Royalty collector and distributor SoundExchange and the web-based music community have come to an agreement on royalty rates that are expected to give the latter group a better chance to survive than would have existed under terms handed down earlier by the Copyright Board. Generally, the compromise measure divides webcasters into three groups and determines payments by billing the percent of a site’s income or by using a per-song rate, whichever is higher.
The contract is retroactive to 2006 and runs through 2015.
Webcasters are divided into three types. The dividing line between large and small is $1.25M in annual revenue; the third type including those that provide bundled, syndicated or subscription services. All must be pureplay web-only entities.

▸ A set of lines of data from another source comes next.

`config.mk`:
```
export PLATFORM = sky130hd
export DESIGN_NAME = cost_keyed_entry_set
export DESIGN_NICKNAME = d
export VERILOG_FILES = /design/src/rtl/ckes_pkg.sv /design/src/rtl/ckes_ram.sv /design/src/rtl/ckes_datapath.sv /design/src/rtl/ckes_ctrl.sv /design/src/rtl/cost_keyed_entry_set.sv
export VERILOG_INCLUDE_DIRS = /design/src /design/src/rtl
export SDC_FILE = /design/constraint.sdc
export NUM_CORES = 2
export LEC_CHECK = 0
export ABC_AREA = 0
export BUFFER_PORTS_ARGS = -buffer_cell sky130_fd_sc_hd__buf_2
export CAP_MARGIN = 10
export CORE_ASPECT_RATIO = 1.25
export CORE_MARGIN = 1
export CORE_UTILIZATION = 30
export DETAILED_ROUTE_END_ITERATION = 10
export GPL_ROUTABILITY_DRIVEN = 0
export HOLD_SLACK_MARGIN = 0.1
export REMOVE_ABC_BUFFERS = 1
export SYNTH_ARGS = -nofsm -noshare
export SYNTH_HDL_FRONTEND = slang
export SYNTH_SLANG_ARGS = --single-unit
```
`constraint.sdc`:
```
create_clock -name clk -period 11.7 [get_ports clk]
set_input_delay 1.17 -clock clk [delete_from_list [all_inputs] [get_ports clk]]
set_output_delay 1.17 -clock clk [all_outputs]
set_load 0.02 [all_outputs]
```
`src/rtl/cost_keyed_entry_set_macros.svh`:
```
// assertion helpers for the entry set, empty when synthesizing
`ifndef COST_KEYED_ENTRY_SET_MACROS_SVH
`define COST_KEYED_ENTRY_SET_MACROS_SVH

`ifndef SYNTHESIS

// same-cycle implication, checked on every rising edge out of reset
`define CKES_ASSERT_IMPLY(label, clk, rst, cond, conseq) \
  label: assert property (@(posedge clk) disable iff (rst) (cond) |-> (conseq)) \
    else $error("entry set check failed");

// next-cycle implication
`define CKES_ASSERT_NEXT(label, clk, rst, cond, conseq) \
  label: assert property (@(posedge clk) disable iff (rst) (cond) |=> (conseq)) \
    else $error("entry set check failed");

`else

`define CKES_ASSERT_IMPLY(label, clk, rst, cond, conseq)
`define CKES_ASSERT_NEXT(label, clk, rst, cond, conseq)

`endif

`endif

```
`src/rtl/ckes_pkg.sv`:
```
`timescale 1ns / 1ps

package ckes_pkg;

  // command codes
  localparam logic [1:0] OP_INSERT = 2'd0;
  localparam logic [1:0] OP_FIND   = 2'd1;
  localparam logic [1:0] OP_REMOVE = 2'd2;
  localparam logic [1:0] OP_LOWEST = 2'd3;

  // result status codes
  localparam logic [1:0] ST_OK    = 2'd0;
  localparam logic [1:0] ST_EMPTY = 2'd1;
  localparam logic [1:0] ST_FULL  = 2'd2;
  localparam logic [1:0] ST_DUP   = 2'd3;

  // cost key selectors, any other code picks f
  localparam logic [1:0] KEY_F = 2'd0;
  localparam logic [1:0] KEY_G = 2'd1;
  localparam logic [1:0] KEY_H = 2'd2;

  // controller to datapath
  typedef struct packed {
    logic load;    // latch the accepted item and start a walk
    logic walk;    // step the store walk one entry
    logic seek;    // point the walk just past the removed entry
    logic move;    // walk copies each entry one place down
    logic commit;  // apply the command and load the result register
  } ckes_cmd_t;

  // datapath to controller
  typedef struct packed {
    logic walk_done;   // no read in flight and no entry left to read
    logic need_shift;  // remove found its entry, gap must close
  } ckes_stat_t;

endpackage

```
`src/rtl/ckes_ram.sv`:
```
`timescale 1ns / 1ps

module ckes_ram #(
  parameter int WIDTH = 64,
  parameter int DEPTH = 64
) (
  input  logic                     clk,
  input  logic                     we,
  input  logic [$clog2(DEPTH)-1:0] waddr,
  input  logic [WIDTH-1:0]         wdata,
  input  logic [$clog2(DEPTH)-1:0] raddr,
  output logic [WIDTH-1:0]         rdata
);

  logic [WIDTH-1:0] mem [DEPTH];

  // one write port, one registered read port
  always_ff @(posedge clk) begin
    if (we) begin
      mem[waddr] <= wdata;
    end
    rdata <= mem[raddr];
  end

endmodule

```
`src/rtl/ckes_datapath.sv`:
```
`timescale 1ns / 1ps

module ckes_datapath
  import ckes_pkg::*;
#(
  parameter int ENTRIES   = 64,
  parameter int ID_BITS   = 16,
  parameter int COST_BITS = 16
) (
  input  logic                             clk,
  input  logic                             rst,
  input  ckes_cmd_t                        cmd,
  output ckes_stat_t                       stat,
  input  logic [1:0]                       in_op,
  input  logic [ID_BITS-1:0]               in_id,
  input  logic [COST_BITS-1:0]             in_f,
  input  logic [COST_BITS-1:0]             in_g,
  input  logic [COST_BITS-1:0]             in_h,
  input  logic [1:0]                       in_key,
  output logic                             res_hit,
  output logic [ID_BITS-1:0]               res_id,
  output logic [$clog2(ENTRIES+1)-1:0]     res_count,
  output logic [1:0]                       res_status
);

  localparam int IDX_BITS = $clog2(ENTRIES);
  localparam int CNT_BITS = $clog2(ENTRIES + 1);
  localparam int ENT_W    = ID_BITS + 3 * COST_BITS;

  // latched command
  logic [1:0]           op;
  logic [ID_BITS-1:0]   id_q;
  logic [COST_BITS-1:0] f_q;
  logic [COST_BITS-1:0] g_q;
  logic [COST_BITS-1:0] h_q;
  logic [1:0]           key_q;

  // walk and search state
  logic [CNT_BITS-1:0]  count;
  logic [CNT_BITS-1:0]  count_next;
  logic [CNT_BITS-1:0]  addr;
  logic                 rd_pend;
  logic [IDX_BITS-1:0]  pend_idx;
  logic                 found;
  logic [IDX_BITS-1:0]  found_pos;
  logic                 best_valid;
  logic [COST_BITS-1:0] best_cost;
  logic [ID_BITS-1:0]   best_id;

  // store port signals
  logic                 ram_we;
  logic [IDX_BITS-1:0]  ram_waddr;
  logic [ENT_W-1:0]     ram_wdata;
  logic [ENT_W-1:0]     rdata;

  logic                 issue;
  logic [ID_BITS-1:0]   rd_id;
  logic [COST_BITS-1:0] rd_cost;
  logic                 id_match;
  logic                 take_best;
  logic                 full;
  logic                 ins_ok;
  logic                 hit_next;
  logic [ID_BITS-1:0]   rid_next;
  logic [1:0]           st_next;

  ckes_ram #(
    .WIDTH(ENT_W),
    .DEPTH(ENTRIES)
  ) u_store (
    .clk  (clk),
    .we   (ram_we),
    .waddr(ram_waddr),
    .wdata(ram_wdata),
    .raddr(addr[IDX_BITS-1:0]),
    .rdata(rdata)
  );

  // entry layout: f lowest, then g, h, id on top
  assign rd_id = rdata[ENT_W-1 -: ID_BITS];

  always_comb begin
    unique case (key_q)
      KEY_G:   rd_cost = rdata[2*COST_BITS-1 -: COST_BITS];
      KEY_H:   rd_cost = rdata[3*COST_BITS-1 -: COST_BITS];
      default: rd_cost = rdata[COST_BITS-1:0];
    endcase
  end

  // walk issues one read per cycle while entries remain
  assign issue     = (addr < count);
  assign id_match  = rd_pend && !cmd.move && (rd_id == id_q);
  // later entries are newer, so ties move the pick forward
  assign take_best = rd_pend && !cmd.move && (!best_valid || rd_cost <= best_cost);

  assign stat.walk_done  = !issue && !rd_pend;
  assign stat.need_shift = (op == OP_REMOVE) && found;

  // command outcome
  assign full   = (count == CNT_BITS'(ENTRIES));
  assign ins_ok = (op == OP_INSERT) && !found && !full;

  always_comb begin
    hit_next   = 1'b0;
    rid_next   = '0;
    st_next    = ST_OK;
    count_next = count;
    unique case (op)
      OP_INSERT: begin
        if (found) begin
          st_next = ST_DUP;
        end else if (full) begin
          st_next = ST_FULL;
        end else begin
          count_next = count + CNT_BITS'(1);
        end
      end
      OP_FIND: begin
        hit_next = found;
        rid_next = found ? id_q : '0;
      end
      OP_REMOVE: begin
        hit_next = found;
        rid_next = found ? id_q : '0;
        if (found) begin
          count_next = count - CNT_BITS'(1);
        end
      end
      default: begin
        if (count == '0) begin
          st_next = ST_EMPTY;
        end else begin
          hit_next = 1'b1;
          rid_next = best_id;
        end
      end
    endcase
  end

  // store writes: compaction copy or a new entry at the tail
  always_comb begin
    ram_we    = 1'b0;
    ram_waddr = count[IDX_BITS-1:0];
    ram_wdata = {id_q, h_q, g_q, f_q};
    if (cmd.move && rd_pend) begin
      ram_we    = 1'b1;
      ram_waddr = pend_idx - IDX_BITS'(1);
      ram_wdata = rdata;
    end else if (cmd.commit && ins_ok) begin
      ram_we = 1'b1;
    end
  end

  // control registers
  always_ff @(posedge clk) begin
    if (rst) begin
      count      <= '0;
      addr       <= '0;
      rd_pend    <= 1'b0;
      found      <= 1'b0;
      best_valid <= 1'b0;
    end else begin
      if (cmd.load) begin
        addr       <= '0;
        rd_pend    <= 1'b0;
        found      <= 1'b0;
        best_valid <= 1'b0;
      end else begin
        if (cmd.seek) begin
          addr <= CNT_BITS'(found_pos) + CNT_BITS'(1);
        end else if (cmd.walk && issue) begin
          addr <= addr + CNT_BITS'(1);
        end
        rd_pend <= cmd.walk && !cmd.seek && issue;
        if (cmd.walk && id_match) begin
          found <= 1'b1;
        end
        if (cmd.walk && take_best) begin
          best_valid <= 1'b1;
        end
      end
      if (cmd.commit) begin
        count <= count_next;
      end
    end
  end

  // payload registers
  always_ff @(posedge clk) begin
    if (cmd.load) begin
      op    <= in_op;
      id_q  <= in_id;
      f_q   <= in_f;
      g_q   <= in_g;
      h_q   <= in_h;
      key_q <= in_key;
    end
    pend_idx <= addr[IDX_BITS-1:0];
    if (cmd.walk && id_match && !found) begin
      found_pos <= pend_idx;
    end
    if (cmd.walk && take_best) begin
      best_cost <= rd_cost;
      best_id   <= rd_id;
    end
    if (cmd.commit) begin
      res_hit    <= hit_next;
      res_id     <= rid_next;
      res_count  <= count_next;
      res_status <= st_next;
    end
  end

endmodule

```
`src/rtl/ckes_ctrl.sv`:
```
`timescale 1ns / 1ps

module ckes_ctrl
  import ckes_pkg::*;
(
  input  logic       clk,
  input  logic       rst,
  input  logic       s_tvalid,
  output logic       s_tready,
  output logic       m_tvalid,
  input  logic       m_tready,
  input  ckes_stat_t stat,
  output ckes_cmd_t  cmd
);

  localparam logic [1:0] S_IDLE  = 2'd0;
  localparam logic [1:0] S_SCAN  = 2'd1;
  localparam logic [1:0] S_SHIFT = 2'd2;
  localparam logic [1:0] S_DONE  = 2'd3;

  logic [1:0] state;
  logic [1:0] state_next;
  logic       out_free;

  assign s_tready = (state == S_IDLE);
  assign out_free = !m_tvalid || m_tready;

  // sequencing of one command
  always_comb begin
    cmd        = '0;
    state_next = state;
    unique case (state)
      S_IDLE: begin
        if (s_tvalid) begin
          cmd.load   = 1'b1;
          state_next = S_SCAN;
        end
      end
      S_SCAN: begin
        cmd.walk = 1'b1;
        if (stat.walk_done) begin
          if (stat.need_shift) begin
            cmd.seek   = 1'b1;
            state_next = S_SHIFT;
          end else begin
            state_next = S_DONE;
          end
        end
      end
      S_SHIFT: begin
        cmd.walk = 1'b1;
        cmd.move = 1'b1;
        if (stat.walk_done) begin
          state_next = S_DONE;
        end
      end
      default: begin
        if (out_free) begin
          cmd.commit = 1'b1;
          state_next = S_IDLE;
        end
      end
    endcase
  end

  // state and output valid
  always_ff @(posedge clk) begin
    if (rst) begin
      state    <= S_IDLE;
      m_tvalid <= 1'b0;
    end else begin
      state <= state_next;
      if (cmd.commit) begin
        m_tvalid <= 1'b1;
      end else if (m_tready) begin
        m_tvalid <= 1'b0;
      end
    end
  end

endmodule

```
`src/rtl/cost_keyed_entry_set.sv`:
```
`timescale 1ns / 1ps
// channel  | direction | transfer contents
// s_*      | in        | tuser: command; tdata: tile_id, cost_f, cost_g, cost_h, key_select
// m_*      | out       | tuser: status; tdata: hit, result_id, entry_count
//
// every command walks the held entries through the store's single read port,
// one entry per cycle; a remove that hits then walks the entries after the
// removed one again and copies each one place down to close the gap.
// reset clears the entry count and control; store contents stay undefined.
// a result waits in the output register while the next item is taken in;
// commit stalls only when that register is still full.

`include "cost_keyed_entry_set_macros.svh"

module cost_keyed_entry_set
  import ckes_pkg::*;
#(
  parameter int ENTRIES   = 64,
  parameter int ID_BITS   = 16,
  parameter int COST_BITS = 16
) (
  input  logic                  clk,
  input  logic                  rst,
  input  logic                  s_tvalid,
  output logic                  s_tready,
  // from bit 0: tile_id, cost_f, cost_g, cost_h, key_select, zero fill
  input  logic [((ID_BITS+3*COST_BITS+2+7)/8)*8-1:0] s_tdata,
  // command
  input  logic [1:0]            s_tuser,
  output logic                  m_tvalid,
  input  logic                  m_tready,
  // from bit 0: hit, result_id, entry_count, zero fill
  output logic [((1+ID_BITS+$clog2(ENTRIES+1)+7)/8)*8-1:0] m_tdata,
  // status
  output logic [1:0]            m_tuser
);

  localparam int CNT_BITS = $clog2(ENTRIES + 1);
  localparam int OUT_W    = ((1 + ID_BITS + CNT_BITS + 7) / 8) * 8;
  localparam int F_LO     = ID_BITS;
  localparam int G_LO     = ID_BITS + COST_BITS;
  localparam int H_LO     = ID_BITS + 2 * COST_BITS;
  localparam int K_LO     = ID_BITS + 3 * COST_BITS;

  ckes_cmd_t               cmd;
  ckes_stat_t              stat;
  logic                    res_hit;
  logic [ID_BITS-1:0]      res_id;
  logic [CNT_BITS-1:0]     res_count;

  ckes_ctrl u_ctrl (
    .clk     (clk),
    .rst     (rst),
    .s_tvalid(s_tvalid),
    .s_tready(s_tready),
    .m_tvalid(m_tvalid),
    .m_tready(m_tready),
    .stat    (stat),
    .cmd     (cmd)
  );

  ckes_datapath #(
    .ENTRIES  (ENTRIES),
    .ID_BITS  (ID_BITS),
    .COST_BITS(COST_BITS)
  ) u_datapath (
    .clk       (clk),
    .rst       (rst),
    .cmd       (cmd),
    .stat      (stat),
    .in_op     (s_tuser),
    .in_id     (s_tdata[ID_BITS-1:0]),
    .in_f      (s_tdata[F_LO +: COST_BITS]),
    .in_g      (s_tdata[G_LO +: COST_BITS]),
    .in_h      (s_tdata[H_LO +: COST_BITS]),
    .in_key    (s_tdata[K_LO +: 2]),
    .res_hit   (res_hit),
    .res_id    (res_id),
    .res_count (res_count),
    .res_status(m_tuser)
  );

  // result packing
  assign m_tdata = OUT_W'({res_count, res_id, res_hit});

  // checks
  `CKES_ASSERT_NEXT(a_busy_after_take, clk, rst, s_tvalid && s_tready, !s_tready)
  `CKES_ASSERT_IMPLY(a_commit_slot_free, clk, rst, cmd.commit, !m_tvalid || m_tready)
  `CKES_ASSERT_NEXT(a_commit_shows, clk, rst, cmd.commit, m_tvalid)
  `CKES_ASSERT_IMPLY(a_empty_no_hit, clk, rst, m_tvalid && m_tuser == ST_EMPTY, !res_hit)

endmodule
```
==> results.md <==
* Status: complete, no violations
* Slew at the pin with the worst max-slew slack at 1263 ps
* Clock group share of total power at 38.9%
* Slowest CP cell: nor2_4
* Grt ovf at 0
* Final min period at 5861 ps
* RR Startpoint: u_datapath.count[0]
* Synth Flop Type: edfxtp_1
* RSZ-0062 raised after global routing: false
* Sequential share of power at 54.1%
* ANT nets after route at 0
* Setup slack after layout at 5839 ps
* Die ar. at 0.5470 mm2
* DR iter-0 viols at 10520
* Setup Buffers After CTS at 0
* CTS clk-pin slew, worst paths at 70 ps
* Die W at 661.7 um
* Synth Instances at 7039
* Fin. Hold Viols at 0
* Pre-antenna DRT Iters at 5
* Core area at 0.5415 mm2
* Ratio of cells with drive above 1 in the final layout at 27.24%
* CTS max path bufs at 4
* Via count at 78670
* Post-CTS Hold Buffers at 0
* Hold Crit Class: in2reg
* Synth cell types at 54
* First-pass GRT wire length at 635700 um
* Area delta synth->final at 13.80%
* Total CTS buffers at 396
* Largest net degree at the start of global routing at 128
* Final cell count without fillers at 14820
* I/O pin count at 106
* Slew margin rel. at 15.82%
* Setup TNS Final at 0 ps
* FF+latch count, synth at 4318
* Pint at 25.57 mW
* LEAKAGE at 55.23 nW
* Worst Path Required at 12220 ps
* Post-Place Cell Area at 0.1730 mm2
* Worst Min Path Start: s_tdata[52]
* Combinational Power Share at 7.0%
* Antenna violations before repair at 27
* IO Port Bufs at 99
* Placed cells at 14080
* Total wire length at 461800 um
* Vias per cell at 5.307
* Die height at 826.7 um
* Critical path endpoint category: flip-flop
* CTS tree: yes
* Fin Hold WS at 393.1 ps
* Clock Latency Late Sink at 960 ps
* Fin area at 0.1857 mm2
* Final #Nets at 7457
* Final Setup Violations at 0
* Worst path most repeated cell: buf_4
* Critical Path Max Stage Delay at 980 ps
* Crit. Startpoint: u_datapath.count[0]
* Setup Crit Path Kind: reg2reg
* Vias in the first global route at 79790
* Maximum vdd drop at 0.1165 mV
* Fin util at 34.30%
* Fillers at 49550
* CTS-repair resized insts at 0
* Sequential area share after synthesis at 78.89%
* Sw Share at 22.52%
* Worst slack at placement at 5553 ps
* Worst setup SP type: flip-flop
* Final period util at 50.10%
* Cell chain of the critical path: inv_1 -> ha_1 -> nand4_1 -> nand3_1 -> o31ai_1 -> nand2_1 -> nor2_4 -> buf_4 -> buf_4
* Initial cell density of the core at 30.14%
* H-tree Lvls at 5
* Cell area after synthesis at 0.1632 mm2
* Ys Warns at 0
* Residual DRC at 0
* Root buf cell: clkbuf_16
* Clock sinks at 4318
* Row cnt at 302
* Pwr Density at 177.7 mW/mm2
* Post-synth EDFFs at 4228
* Final Skew at 67.58 ps
* Fmax at 170.6 MHz
* Post-synthesis average cell area at 23.19 um2
* Crit path DAT at 6380 ps
* Max Slew Vio Count at 0
* DR WL/cell at 31.15 um
* GR Util All Layers at 16.41%
* Sw power at 7.432 mW
* Asr flop ratio synth at 0%
* Final Power at 33.00 mW
* HPWL Detailed at 240500 um
* CP max FO at 31
* Maxcap violations at 0
-- critical path, delay by kind of cell, from the launching register on --
family                     cells  cell delay [ps]
and+or+nand+nor                4             2200
buffers and inverters          3             1510
AOI/OAI and AO/OA              1              680
DFF                            1              610
adders and majority gates      1              260
-- registers in the layout (all words and copies together), names as in the netlist --
name / flops
u_datapath.u_store.mem: 4096
u_datapath.u_store.rdata: 64
u_datapath.best_cost: 16
u_datapath.best_id: 16
u_datapath.f_q: 16
u_datapath.g_q: 16
u_datapath.h_q: 16
u_datapath.id_q: 16
u_datapath.res_id: 16
u_datapath.addr: 7
u_datapath.count: 7
u_datapath.res_count: 7
u_datapath.found_pos: 6
u_datapath.pend_idx: 6
u_ctrl.state: 2
u_datapath.key_q: 2
u_datapath.op: 2
u_datapath.res_status: 2
u_ctrl.m_tvalid: 1
u_datapath.best_valid: 1
u_datapath.found: 1
u_datapath.rd_pend: 1
u_datapath.res_hit: 1
-- synthesized netlist by cell type, types with 11 or more instances --
library cell | number | area share (%)
a22oi_1 | 272 | 1.3
buf_6 | 40 | 0.28
mux2_2 | 64 | 0.44
nor2_1 | 162 | 0.37
buf_2 | 76 | 0.23
a211oi_1 | 11 | 0.051
dfxtp_1 | 90 | 1.1
mux4_2 | 1024 | 14
inv_1 | 39 | 0.090
a221oi_2 | 48 | 0.44
nand3_1 | 17 | 0.052
a221oi_1 | 81 | 0.43
nand2_1 | 62 | 0.14
a21oi_1 | 139 | 0.43
ha_1 | 37 | 0.28
a22o_1 | 144 | 0.77
edfxtp_1 | 4228 | 78
buf_1 | 36 | 0.083
o21ai_0 | 30 | 0.092
clkbuf_1 | 237 | 0.55
xor2_1 | 23 | 0.12
o221ai_1 | 65 | 0.35
-- cells by family after synthesis --
kind of cell	synth area share, %
adders and majority gates	0.2836
xor gates and xnor gates	0.1664
muxes	14.59
DFF	78.89
and+or+nand+nor	0.7796
buffers and inverters	1.268
AOI/OAI and AO/OA	4.019
-- cells in the final DEF (no fill, tap or decap), types with 9 or more instances in the layout --
| master | synthesis | routed |
|---|---|---|
| xor2_1 | 23 | 23 |
| clkinv_1 | 0 | 86 |
| clkbuf_8 | 0 | 9 |
| nand2_1 | 62 | 60 |
| o21ai_0 | 30 | 30 |
| inv_6 | 0 | 11 |
| nor2_1 | 162 | 97 |
| a22oi_1 | 272 | 272 |
| nor2_4 | 0 | 65 |
| clkinvlp_4 | 0 | 10 |
| a221oi_2 | 48 | 48 |
| clkbuf_1 | 237 | 84 |
| a211oi_1 | 11 | 10 |
| mux4_2 | 1024 | 1024 |
| clkbuf_16 | 0 | 400 |
| bufinv_16 | 0 | 32 |
| dfxtp_1 | 90 | 88 |
| a22o_1 | 144 | 144 |
| a221oi_1 | 81 | 81 |
| o21a_1 | 9 | 9 |
| inv_1 | 39 | 38 |
| a21oi_1 | 139 | 139 |
| buf_4 | 9 | 180 |
| nand3_1 | 17 | 17 |
| nand4_1 | 9 | 9 |
| ha_1 | 37 | 35 |
| edfxtp_1 | 4228 | 4228 |
| mux2_2 | 64 | 64 |
| clkinv_2 | 0 | 78 |
| buf_2 | 76 | 100 |
| buf_12 | 0 | 22 |
| o221ai_1 | 65 | 65 |
-- layout make-up --
cell class | count | area (um2) | share of cell area (%)
Sequential cell | 4318 | 128800 | 69.33
Clock inverter | 236 | 2151 | 1.158
Antenna cell | 7 | 17.52 | 0.009431
Multi-Input combinational cell | 2284 | 32950 | 17.74
Clock buffer | 493 | 10450 | 5.626
Timing Repair Buffer | 303 | 2320 | 1.249
Tap cell | 7144 | 8939 | 4.812
Inverter | 39 | 146.4 | 0.07881
-- power by group through the flow --
stage | Sequential [mW] | Clock (mW) | Combinational (mW)
floorplan | 18.3 | 0 | 3.28
global route | 17.8 | 13.5 | 2.50
global placement | 18.2 | 0 | 2.23
CTS | 17.9 | 13.0 | 2.33
detailed placement | 18.2 | 0 | 2.33
finish | 17.8 | 12.8 | 2.32
-- routing by layer --
layer,vias up,track usage (%),wire length (um)
met5,-,0,73
met4,10,5.796,17810
met3,759,2.650,35720
met2,3859,28.25,232700
met1,43080,20.92,175500
li1,30970,-,-
-- final timing paths --
check | end | slack, ps | depth (start not counted)
min | u_datapath.h_q[4] | 390 | 1
max | u_datapath.u_store.mem[26][2] | 5840 | 9
min reg2reg | u_datapath.best_id[5] | 460 | 0
max reg2reg | u_datapath.u_store.mem[26][2] | 5840 | 9
Note: power is estimated with default switching activity, not from simulation.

Large webcasters may have to pay only 25% of revenues, but it is expected that most will end up paying the per song rate. However, it is way down from the $0.0019 per stream in the original Copyright Board decree. It will be set at $0.0008 for 2006 and rise incrementally to 0.0014 in the last year of the agreement. Terms for smaller webcasters are somewhat more lenient, and the third type will follow the agreement struck with NAB for AM-FM web streaming, which calls for per-song fees of $0.0015 in 2009, sliding to $0.0025 in 2015.
Participants will pay an annual minimum fee of $25K which will be applied to their final bill.
RBR/TVBR observation: The agreement is said to be experimental by SoundExchange, and we’ll have to see if it really contains the survival value attributed to it. But we think SoundExchange should be ecstatic, because without it, they would likely have nobody to bill within a few short years.